BEGIN Records shown
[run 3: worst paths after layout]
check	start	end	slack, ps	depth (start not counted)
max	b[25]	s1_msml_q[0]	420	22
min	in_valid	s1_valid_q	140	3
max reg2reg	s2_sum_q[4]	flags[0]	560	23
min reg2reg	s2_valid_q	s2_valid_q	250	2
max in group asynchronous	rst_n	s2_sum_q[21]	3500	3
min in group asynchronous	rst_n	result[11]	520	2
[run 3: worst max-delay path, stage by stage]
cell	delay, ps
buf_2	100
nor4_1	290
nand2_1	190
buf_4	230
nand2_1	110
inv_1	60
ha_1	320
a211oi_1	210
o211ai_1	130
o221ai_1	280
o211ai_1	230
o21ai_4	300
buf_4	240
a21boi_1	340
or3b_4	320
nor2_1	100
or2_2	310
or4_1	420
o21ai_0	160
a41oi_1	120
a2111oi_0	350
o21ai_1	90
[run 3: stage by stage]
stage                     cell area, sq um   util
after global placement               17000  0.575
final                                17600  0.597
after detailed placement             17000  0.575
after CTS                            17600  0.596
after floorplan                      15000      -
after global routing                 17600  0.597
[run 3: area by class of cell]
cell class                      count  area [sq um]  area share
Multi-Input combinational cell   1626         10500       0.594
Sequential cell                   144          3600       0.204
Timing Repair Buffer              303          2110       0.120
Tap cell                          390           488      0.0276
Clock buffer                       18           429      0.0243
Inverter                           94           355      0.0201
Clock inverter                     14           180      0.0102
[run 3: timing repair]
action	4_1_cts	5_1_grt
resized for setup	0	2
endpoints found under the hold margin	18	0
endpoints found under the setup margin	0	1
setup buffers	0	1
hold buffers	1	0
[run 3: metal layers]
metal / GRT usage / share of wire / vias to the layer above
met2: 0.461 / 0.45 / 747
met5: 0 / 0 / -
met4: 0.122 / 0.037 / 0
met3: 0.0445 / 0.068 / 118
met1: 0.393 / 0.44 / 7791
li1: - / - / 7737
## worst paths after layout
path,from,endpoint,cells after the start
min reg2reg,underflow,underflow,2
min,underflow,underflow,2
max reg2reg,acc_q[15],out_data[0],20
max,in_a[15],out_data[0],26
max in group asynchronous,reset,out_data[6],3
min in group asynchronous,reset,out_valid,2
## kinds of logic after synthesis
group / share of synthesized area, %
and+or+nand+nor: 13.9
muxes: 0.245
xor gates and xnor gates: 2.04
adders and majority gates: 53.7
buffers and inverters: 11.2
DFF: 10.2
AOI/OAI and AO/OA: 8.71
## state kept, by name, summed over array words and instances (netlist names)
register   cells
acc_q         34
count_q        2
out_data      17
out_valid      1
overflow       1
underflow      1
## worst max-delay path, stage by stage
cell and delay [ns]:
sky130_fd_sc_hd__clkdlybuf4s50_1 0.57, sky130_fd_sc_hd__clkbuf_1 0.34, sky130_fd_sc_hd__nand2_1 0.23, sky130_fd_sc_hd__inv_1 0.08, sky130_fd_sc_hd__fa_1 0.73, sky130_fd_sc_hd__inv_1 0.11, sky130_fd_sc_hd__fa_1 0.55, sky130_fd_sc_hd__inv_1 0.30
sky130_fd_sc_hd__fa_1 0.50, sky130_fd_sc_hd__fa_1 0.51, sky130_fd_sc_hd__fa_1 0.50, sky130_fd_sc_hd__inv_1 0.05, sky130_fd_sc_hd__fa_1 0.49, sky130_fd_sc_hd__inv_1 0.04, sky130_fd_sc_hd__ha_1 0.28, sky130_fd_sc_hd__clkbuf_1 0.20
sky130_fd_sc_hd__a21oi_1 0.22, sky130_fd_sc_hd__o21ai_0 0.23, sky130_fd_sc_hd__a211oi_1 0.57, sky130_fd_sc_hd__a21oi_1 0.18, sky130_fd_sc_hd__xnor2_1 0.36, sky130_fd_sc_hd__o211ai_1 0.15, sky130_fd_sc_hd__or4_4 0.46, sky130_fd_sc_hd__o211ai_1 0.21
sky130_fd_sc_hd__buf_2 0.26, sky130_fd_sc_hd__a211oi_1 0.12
<file path="config.mk">
export PLATFORM = sky130hd
export DESIGN_NAME = rob_ctrl_flat
export DESIGN_NICKNAME = d
export VERILOG_FILES = /design/src/rtl/rob_ctrl_pkg.sv /design/src/rtl/rob_ctrl_if.sv /design/src/rtl/rob_ctrl.sv /design/src/flat_wrapper.sv
export SDC_FILE = /design/constraint.sdc
export NUM_CORES = 1
export LEC_CHECK = 0
export CORE_MARGIN = 3
export CORE_UTILIZATION = 49
export DETAILED_ROUTE_END_ITERATION = 6
export PLACE_DENSITY_LB_ADDON = 0.3
export SETUP_SLACK_MARGIN = 0.02
export SYNTH_ARGS = -nofsm -noshare
export SYNTH_HDL_FRONTEND = slang
export SYNTH_SLANG_ARGS = --single-unit
export TNS_END_PERCENT = 5
</file>
<file path="constraint.sdc">
create_clock -name clk -period 5.2 [get_ports clk]
set_clock_uncertainty 0.2 [all_clocks]
set_input_delay 1.04 -clock clk [delete_from_list [all_inputs] [get_ports clk]]
set_output_delay 1.04 -clock clk [all_outputs]
set_load 0.02 [all_outputs]
</file>
File: src/rtl/alu_pkg.sv
// Shared definitions for the digit-serial ALU: opcodes, FSM states, decode.
// Latency: n/a (package only).
// Backpressure: n/a.
// Optional feature macro: ALU_SLTU_EN (decodes ctrl 1011 as SLTU when defined).
package alu_pkg;

  // ALU control opcodes as seen on ctrl_i
  localparam logic [3:0] CTRL_AND  = 4'b0000;
  localparam logic [3:0] CTRL_OR   = 4'b0001;
  localparam logic [3:0] CTRL_ADD  = 4'b0010;
  localparam logic [3:0] CTRL_SUB  = 4'b0110;
  localparam logic [3:0] CTRL_SLT  = 4'b0111;
  localparam logic [3:0] CTRL_SLTU = 4'b1011;
  localparam logic [3:0] CTRL_NOR  = 4'b1100;

  // Operation selector of one digit slice
  localparam logic [1:0] DOP_AND  = 2'b00;
  localparam logic [1:0] DOP_OR   = 2'b01;
  localparam logic [1:0] DOP_ADD  = 2'b10;
  localparam logic [1:0] DOP_ZERO = 2'b11;

  typedef enum logic [1:0] {
    ST_IDLE = 2'd0,
    ST_RUN  = 2'd1,
    ST_FIX  = 2'd2
  } state_t;

  // Decoded control, captured once at accept
  typedef struct packed {
    logic       valid;
    logic [1:0] dop;
    logic       a_inv;
    logic       b_inv;
    logic       slt;
    logic       sltu;
  } dec_t;

  function automatic int clog2(input int value);
    int w;
    for (w = 0; (1 << w) < value; w++) begin
    end
    return w;
  endfunction

  // Unknown opcodes decode to valid=0 with a slice op that yields zero.
  function automatic dec_t decode(input logic [3:0] ctrl);
    dec_t d;
    d     = '0;
    d.dop = DOP_ZERO;
    case (ctrl)
      CTRL_AND: begin d.valid = 1'b1; d.dop = DOP_AND; end
      CTRL_OR:  begin d.valid = 1'b1; d.dop = DOP_OR;  end
      CTRL_ADD: begin d.valid = 1'b1; d.dop = DOP_ADD; end
      CTRL_SUB: begin d.valid = 1'b1; d.dop = DOP_ADD; d.b_inv = 1'b1; end
      CTRL_SLT: begin d.valid = 1'b1; d.dop = DOP_ADD; d.b_inv = 1'b1; d.slt = 1'b1; end
      // NOR as AND of both inverted operands
      CTRL_NOR: begin d.valid = 1'b1; d.dop = DOP_AND; d.a_inv = 1'b1; d.b_inv = 1'b1; end
      CTRL_SLTU: begin
`ifdef ALU_SLTU_EN
        d.valid = 1'b1;
        d.dop   = DOP_ADD;
        d.b_inv = 1'b1;
        d.sltu  = 1'b1;
`endif
      end
      default: ;
    endcase
    return d;
  endfunction

endpackage

File: src/rtl/alu_digit.sv
// One DIGIT-wide ALU slice built from chained 1-bit slices (AND / OR / full add).
// Latency: combinational.
// Backpressure: none; pure function of its inputs.
// Ports: a, b digit operands; a_invert, b_invert operand inversion; cin ripple carry in;
//        op slice operation; res digit result; cout carry out; cin_top carry into top bit.
module alu_digit
  import alu_pkg::*;
#(
  parameter int DIGIT = 4
) (
  input  logic [DIGIT-1:0] a,
  input  logic [DIGIT-1:0] b,
  input  logic             a_invert,
  input  logic             b_invert,
  input  logic             cin,
  input  logic [1:0]       op,
  output logic [DIGIT-1:0] res,
  output logic             cout,
  output logic             cin_top
);

  logic [DIGIT-1:0] a_eff;
  logic [DIGIT-1:0] b_eff;
  logic [DIGIT-1:0] sum;
  logic [DIGIT:0]   carry;

  assign a_eff    = a ^ {DIGIT{a_invert}};
  assign b_eff    = b ^ {DIGIT{b_invert}};
  assign carry[0] = cin;

  for (genvar i = 0; i < DIGIT; i++) begin : g_bit
    assign sum[i]       = a_eff[i] ^ b_eff[i] ^ carry[i];
    assign carry[i+1]   = (a_eff[i] & b_eff[i]) | (carry[i] & (a_eff[i] ^ b_eff[i]));
  end

  assign cout    = carry[DIGIT];
  assign cin_top = carry[DIGIT-1];

  always_comb begin
    res = '0;
    case (op)
      DOP_AND: res = a_eff & b_eff;
      DOP_OR:  res = a_eff | b_eff;
      DOP_ADD: res = sum;
      default: res = '0;
    endcase
  end

endmodule

File: src/rtl/alu_serial.sv
// Digit-serial ALU: DIGIT bits per clock, LSB first, with SLT fix-up and zero/carry/overflow flags.
// Latency: done_o pulses WIDTH/DIGIT + 1 cycles after the accepting edge.
// Backpressure: start_i is ignored while busy_o is high; next accept is the cycle after done_o.
// Ports: clk_i, rst_i (async, active-high); start_i, src1_i, src2_i, ctrl_i request;
//        busy_o, done_o handshake; result_o, zero_o, cout_o, overflow_o held until next completion.
// Optional feature macro: ALU_SLTU_EN (ctrl 1011 = unsigned set-less-than).
module alu_serial
  import alu_pkg::*;
#(
  parameter int WIDTH = 32,
  parameter int DIGIT = 4
) (
  input  logic             clk_i,
  input  logic             rst_i,
  input  logic             start_i,
  input  logic [WIDTH-1:0] src1_i,
  input  logic [WIDTH-1:0] src2_i,
  input  logic [3:0]       ctrl_i,
  output logic             busy_o,
  output logic             done_o,
  output logic [WIDTH-1:0] result_o,
  output logic             zero_o,
  output logic             cout_o,
  output logic             overflow_o
);

  localparam int NDIG  = WIDTH / DIGIT;
  localparam int CNT_W = (clog2(NDIG) < 1) ? 1 : clog2(NDIG);

  if (WIDTH % DIGIT != 0) begin : g_width_check
    $error("alu_serial: WIDTH must be a multiple of DIGIT");
  end

  state_t           state, state_nxt;
  logic             accept;
  logic             last_digit;
  logic [CNT_W-1:0] cnt;
  logic [WIDTH-1:0] op_a, op_b, res_sh, res_next;
  dec_t             dec_in, dec_q;
  logic             carry_q, cin_msb_q, cout_msb_q;
  logic [DIGIT-1:0] dig_res;
  logic             dig_cout, dig_cin_top;
  logic             ovf;
  logic [WIDTH-1:0] fix_result;
  logic             fix_cout, fix_ovf;

  assign dec_in     = decode(ctrl_i);
  assign last_digit = (cnt == CNT_W'(NDIG - 1));
  // done_o is registered, so the FSM is back in IDLE during the done cycle; busy covers it.
  assign busy_o     = (state != ST_IDLE) || done_o;

  alu_digit #(.DIGIT(DIGIT)) u_digit (
    .a        (op_a[DIGIT-1:0]),
    .b        (op_b[DIGIT-1:0]),
    .a_invert (dec_q.a_inv),
    .b_invert (dec_q.b_inv),
    .cin      (carry_q),
    .op       (dec_q.dop),
    .res      (dig_res),
    .cout     (dig_cout),
    .cin_top  (dig_cin_top)
  );

  // New digit enters at the top; after NDIG shifts digit 0 sits at the LSB.
  assign res_next = (res_sh >> DIGIT) | (WIDTH'(dig_res) << (WIDTH - DIGIT));

  always_ff @(posedge clk_i or posedge rst_i) begin
    if (rst_i) state <= ST_IDLE;
    else       state <= state_nxt;
  end

  always_comb begin
    state_nxt = state;
    accept    = 1'b0;
    case (state)
      ST_IDLE: begin
        accept = start_i && !done_o;
        if (accept) state_nxt = ST_RUN;
      end
      ST_RUN:  if (last_digit) state_nxt = ST_FIX;
      ST_FIX:  state_nxt = ST_IDLE;
      default: state_nxt = ST_IDLE;
    endcase
  end

  // Final result/flag selection, evaluated in the FIX cycle
  always_comb begin
    ovf        = cin_msb_q ^ cout_msb_q;
    fix_result = '0;
    fix_cout   = 1'b0;
    fix_ovf    = 1'b0;
    if (!dec_q.valid) begin
      fix_result = '0;
    end else if (dec_q.slt) begin
      // sign of the difference, corrected when the subtraction overflowed
      fix_result[0] = res_sh[WIDTH-1] ^ ovf;
      fix_cout      = cout_msb_q;
    end else if (dec_q.sltu) begin
      fix_result[0] = ~cout_msb_q;
      fix_cout      = cout_msb_q;
    end else if (dec_q.dop == DOP_ADD) begin
      fix_result = res_sh;
      fix_cout   = cout_msb_q;
      fix_ovf    = ovf;
    end else begin
      fix_result = res_sh;
    end
  end

  always_ff @(posedge clk_i or posedge rst_i) begin
    if (rst_i) begin
      op_a       <= '0;
      op_b       <= '0;
      res_sh     <= '0;
      dec_q      <= '0;
      cnt        <= '0;
      carry_q    <= 1'b0;
      cin_msb_q  <= 1'b0;
      cout_msb_q <= 1'b0;
      done_o     <= 1'b0;
      result_o   <= '0;
      zero_o     <= 1'b0;
      cout_o     <= 1'b0;
      overflow_o <= 1'b0;
    end else begin
      done_o <= (state == ST_FIX);
      case (state)
        ST_IDLE: begin
          if (accept) begin
            op_a    <= src1_i;
            op_b    <= src2_i;
            dec_q   <= dec_in;
            cnt     <= '0;
            // +1 of the two's-complement negate for SUB/SLT/SLTU
            carry_q <= dec_in.b_inv && (dec_in.dop == DOP_ADD);
          end
        end
        ST_RUN: begin
          op_a    <= op_a >> DIGIT;
          op_b    <= op_b >> DIGIT;
          res_sh  <= res_next;
          carry_q <= dig_cout;
          cnt     <= cnt + CNT_W'(1);
          if (last_digit) begin
            cin_msb_q  <= dig_cin_top;
            cout_msb_q <= dig_cout;
          end
        end
        ST_FIX: begin
          result_o   <= fix_result;
          zero_o     <= (fix_result == '0);
          cout_o     <= fix_cout;
          overflow_o <= fix_ovf;
        end
        default: ;
      endcase
    end
  end

endmodule

File: config.mk
export PLATFORM = sky130hd
export DESIGN_NAME = alu_serial
export DESIGN_NICKNAME = d
export VERILOG_FILES = /design/src/rtl/alu_pkg.sv /design/src/rtl/alu_digit.sv /design/src/rtl/alu_serial.sv
export SDC_FILE = /design/constraint.sdc
export NUM_CORES = 1
export LEC_CHECK = 0
export BUFFER_PORTS_ARGS = -buffer_cell sky130_fd_sc_hd__buf_4
export CAP_MARGIN = 5
export CORE_ASPECT_RATIO = 1.25
export CORE_MARGIN = 4
export CORE_UTILIZATION = 40
export CTS_CLUSTER_SIZE = 25
export DETAILED_ROUTE_END_ITERATION = 16
export GPL_TIMING_DRIVEN = 0
export RECOVER_POWER = 100
export SLEW_MARGIN = 20
export SYNTH_ARGS = -nofsm -noshare
export SYNTH_HDL_FRONTEND = slang
export SYNTH_SLANG_ARGS = --single-unit
export TNS_END_PERCENT = 50
File: constraint.sdc
create_clock -name clk_i -period 11.55 [get_ports clk_i]
set_input_delay 3.465 -clock clk_i [delete_from_list [all_inputs] [get_ports clk_i]]
set_output_delay 3.465 -clock clk_i [all_outputs]
set_load 0.01 [all_outputs]
# Yosys cells after proc, flatten, opt, wreduce, memory -nomap -nowiden
# Cells that the tools add are included.
[totals] register_bits=146 input_bits=71 elab_cells=103
[classes] add_sub_neg=1 eq_ne=14 muxes=26 bitwise=27 reduce_logical=17
[op_table] cell="32-bit one-hot mux with 2 select lines" count=2
[op_table] cell="32-bit 2-to-1 mux" count=3
[op_table] cell="32-bit logical NOT" count=1
[op_table] cell="28-bit by 32-bit OR with 32-bit output" count=1
[op_table] cell="31-bit 2-to-1 mux" count=1
[op_table] cell="1-bit 2-to-1 mux" count=12
[op_table] cell="4-bit one-hot mux with 3 select lines" count=1
[op_table] cell="1-bit bitwise XOR" count=10
[op_table] cell="3-bit one-hot mux with 3 select lines" count=1
[op_table] cell="1-bit AND" count=8
[op_table] cell="4-bit by 3-bit == test with 1-bit output (second input constant)" count=2
[op_table] cell="2-bit AND reduction" count=4
[op_table] cell="4-bit bitwise XOR" count=2
[op_table] cell="2-bit == test (second input constant)" count=3
[op_table] cell="2-bit inequality test (second input constant)" count=3
[op_table] cell="3-bit one-hot mux with 2 select lines" count=1
[op_table] cell="3-bit OR reduction" count=2
[op_table] cell="4-bit AND" count=1
[op_table] cell="2-bit by 1-bit == test with 1-bit output (second input constant)" count=2
[op_table] cell="4-bit by 1-bit == test with 1-bit output (second input constant)" count=1
[op_table] cell="4-bit by 2-bit == test with 1-bit output (second input constant)" count=1
[op_table] cell="4-bit == test (second input constant)" count=1
[op_table] cell="2-bit logical NOT" count=2
[op_table] cell="4-bit logical NOT" count=1
[op_table] cell="other kinds (13)" count=19

# Longest topological paths before layout
[depth] word_depth=11 depth_mapped=10 depth_no_buf=9

# By module
# A second synthesis with hierarchy kept.
[unflattened] cells_unflattened=687 hier_area_um2=6421.2
[by_module_without_submodules] mod="alu_serial" n_inst=1 cells_each=643 area_per_inst_um2=6037.0 seq_area_each_um2=3653.5
[by_module_without_submodules] mod="alu_digit" n_inst=1 cells_each=44 area_per_inst_um2=384.1 seq_area_each_um2=0.0

# Worst setup path after synthesis
# Ideal clock, no wire load.
[synth_timing] path_kind="input -> register" from="in start_i" to="reg op_b[0]" setup_time_ps=141 arrival_time_ps=4402 slack_ps=7007 path_stages=6 n_path_buf=3 cell_sequence="or4b_1 > buf_2 > buf_6 > buf_6 > nand2_1 > a31oi_1"
[synth_between] elab_chain_cells=4
[synth_lines] element="from (decl)" line_no="alu_serial.sv:15" text="input logic start_i,"
[synth_lines] element="1-bit logical AND" line_no="alu_serial.sv:77" text="accept = start_i && !done_o;"
[synth_lines] element="1-bit 2-to-1 mux" line_no="alu_serial.sv:75" text="case (state)"
[synth_lines] element="2-bit inequality test (no line)"
[synth_lines] element="2-bit AND reduction (no line)"
[synth_lines] element="to (signal assigned)" line_no="alu_serial.sv:131" text="op_b <= src2_i;"
[synth_lines] element="to (signal assigned)" line_no="alu_serial.sv:140" text="op_b <= op_b >> DIGIT;"
[synth_lines] element="to (decl)" line_no="alu_serial.sv:38" text="logic [WIDTH-1:0] op_a, op_b, res_sh, res_next;"
# Every way passes these cells.
# A chain may end at the register's enable or synchronous reset.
END Records shown
What this task involves
If a line of the listing contains the word "hold", count it; then give the total and nothing else.

Exercise output
2